Decide Who Handles What Tasks

Here are some questions to consider before designing your Box folder structure:

  • Who moves, owns, and maintains the content?
  • What root level folders make sense? This is typically based on the departments or groups using UBbox.
  • Does your organization prefer to give users the ability to create and manage their own top-level folders? Or does your organization prefer to own (and control) all root level folders? 
  • Do your Admins and co-admins need full access to users' content?
  • Are different levels of access needed for users, or are groups appropriate?
  • Are there any particular security needs around any of your content?

Choosing Folder Structure

Open Folder Taxonomy:

Users can create their own root level folders on the "All Files" page.

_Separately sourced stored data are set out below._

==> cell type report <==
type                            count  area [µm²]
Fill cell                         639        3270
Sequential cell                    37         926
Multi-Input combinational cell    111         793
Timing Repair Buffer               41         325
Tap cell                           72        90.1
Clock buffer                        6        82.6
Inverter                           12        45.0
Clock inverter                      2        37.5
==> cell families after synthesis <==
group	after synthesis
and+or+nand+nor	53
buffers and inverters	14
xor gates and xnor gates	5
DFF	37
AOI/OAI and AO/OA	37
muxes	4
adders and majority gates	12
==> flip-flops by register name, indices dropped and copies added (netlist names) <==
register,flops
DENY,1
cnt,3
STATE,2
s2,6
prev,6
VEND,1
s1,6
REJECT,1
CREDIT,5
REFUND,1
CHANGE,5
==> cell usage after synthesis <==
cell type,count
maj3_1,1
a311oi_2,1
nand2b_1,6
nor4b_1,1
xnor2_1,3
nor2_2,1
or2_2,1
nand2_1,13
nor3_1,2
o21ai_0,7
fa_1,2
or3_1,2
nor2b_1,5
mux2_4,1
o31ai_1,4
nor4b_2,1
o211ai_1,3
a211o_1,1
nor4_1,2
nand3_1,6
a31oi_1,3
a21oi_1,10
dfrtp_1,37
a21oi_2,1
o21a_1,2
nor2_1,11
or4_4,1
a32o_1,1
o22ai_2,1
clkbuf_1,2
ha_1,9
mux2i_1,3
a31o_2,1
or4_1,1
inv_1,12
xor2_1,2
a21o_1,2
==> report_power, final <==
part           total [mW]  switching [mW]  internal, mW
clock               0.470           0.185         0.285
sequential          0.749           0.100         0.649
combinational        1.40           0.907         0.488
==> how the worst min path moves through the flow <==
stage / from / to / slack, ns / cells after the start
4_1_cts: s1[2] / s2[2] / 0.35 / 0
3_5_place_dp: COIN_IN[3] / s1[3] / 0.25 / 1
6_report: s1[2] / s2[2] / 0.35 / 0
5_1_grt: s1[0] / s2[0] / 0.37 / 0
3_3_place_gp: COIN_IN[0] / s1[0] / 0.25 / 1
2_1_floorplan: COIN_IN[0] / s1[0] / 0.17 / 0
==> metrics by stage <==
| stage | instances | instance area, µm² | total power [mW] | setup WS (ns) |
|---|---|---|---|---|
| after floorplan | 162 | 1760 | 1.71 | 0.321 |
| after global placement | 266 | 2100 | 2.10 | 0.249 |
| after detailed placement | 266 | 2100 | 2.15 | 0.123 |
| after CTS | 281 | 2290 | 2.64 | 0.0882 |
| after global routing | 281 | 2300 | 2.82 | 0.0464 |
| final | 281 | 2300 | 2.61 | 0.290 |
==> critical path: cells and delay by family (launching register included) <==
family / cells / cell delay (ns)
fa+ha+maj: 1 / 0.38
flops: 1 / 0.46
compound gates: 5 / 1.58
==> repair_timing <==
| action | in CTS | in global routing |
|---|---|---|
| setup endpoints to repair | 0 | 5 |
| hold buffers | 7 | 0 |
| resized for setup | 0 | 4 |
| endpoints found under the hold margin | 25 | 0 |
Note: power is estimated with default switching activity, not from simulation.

By default, a user can provision collaborators and freely share files from the folders they own. This option requires less involvement from your administrators.

Closed Folder Taxonomy:

Admins create and own all root level folders on the "All Files" page. Admins also restrict users from being able to create root level folders or private folders, and users need to be invited into folders by Admins.

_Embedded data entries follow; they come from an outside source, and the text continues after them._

$ cat config.mk
export PLATFORM = sky130hd
export DESIGN_NAME = note_player_flat
export DESIGN_NICKNAME = d
export VERILOG_FILES = /design/src/rtl/note_player_if.sv /design/src/rtl/note_player.sv /design/src/flat_wrapper.sv
export SDC_FILE = /design/constraint.sdc
export NUM_CORES = 1
export LEC_CHECK = 0
export ABC_AREA = 1
export BUFFER_PORTS_ARGS = -buffer_cell sky130_fd_sc_hd__buf_4
export CAP_MARGIN = 10
export CORE_ASPECT_RATIO = 1.5
export CORE_MARGIN = 5
export CORE_UTILIZATION = 50
export CTS_BUF_LIST = sky130_fd_sc_hd__clkbuf_8
export CTS_CLUSTER_SIZE = 16
export DETAILED_ROUTE_END_ITERATION = 6
export HOLD_SLACK_MARGIN = 0.03
export PLACE_DENSITY = 0.63
export SLEW_MARGIN = 40
export SYNTH_ARGS = -nofsm -noshare
export SYNTH_HDL_FRONTEND = slang
export SYNTH_SLANG_ARGS = --single-unit
$ cat constraint.sdc
create_clock -name clk_i -period 5.9 [get_ports clk_i]
set_input_delay 0.295 -clock clk_i [delete_from_list [all_inputs] [get_ports clk_i]]
set_output_delay 0.295 -clock clk_i [all_outputs]
set_load 0.02 [all_outputs]
$ cat src/rtl/note_player_if.sv
// Note request handshake between a note sequencer (master) and note_player (slave).
interface note_player_if;
  logic       in_vld;
  logic       in_rdy;
  logic [3:0] in_note;
  logic [1:0] in_oct;
  logic [9:0] in_dur_ms;

  modport master (output in_vld, in_note, in_oct, in_dur_ms, input in_rdy);
  modport slave  (input in_vld, in_note, in_oct, in_dur_ms, output in_rdy);
endinterface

Folder Structure Best Practices

1. More restricted content should live at a higher folder level.

Invite other collaborators and external users further down the folder structure. Because of waterfall permissions, a user's access only flows down to subfolders. Sensitive, confidential content should be in a folder towards the top of your structure that will remain more private.

2. Ensure naming conventions of folder and files are extremely clear.

Users will be invited in at different folder levels, and that level will appear as their "root folder." Clear, consistent naming conventions will help the user stay oriented in the folder structure and will help with searching for content. For example, being invited to a folder titled "Sales - Corporate Team" is more explanative than the title "Corporate" 

3. Keep the structure as flat as possible.

Avoid designing more than six levels of folders within your structure. A flat folder structure is more efficient for organizing your content, and less frustrating for your users to navigate through.

4. Every user's "All Files" page will look different depending on the folders they've created and/or the folders they've been invited into.

Reduce the number of folders on the "All Files" page by inviting users into department or team folders. Or, make your users aware of the Favorites page so your users can "favorite" the folders they most often work within, to easily navigate to those folders.

5. Create separate folders for external collaboration.

These can be subfolders under a client folder, or they can be separate root level folders depending on the needs of your organization. Label all public/external folders appropriately so your users understand that content in those folders will be viewed by third parties.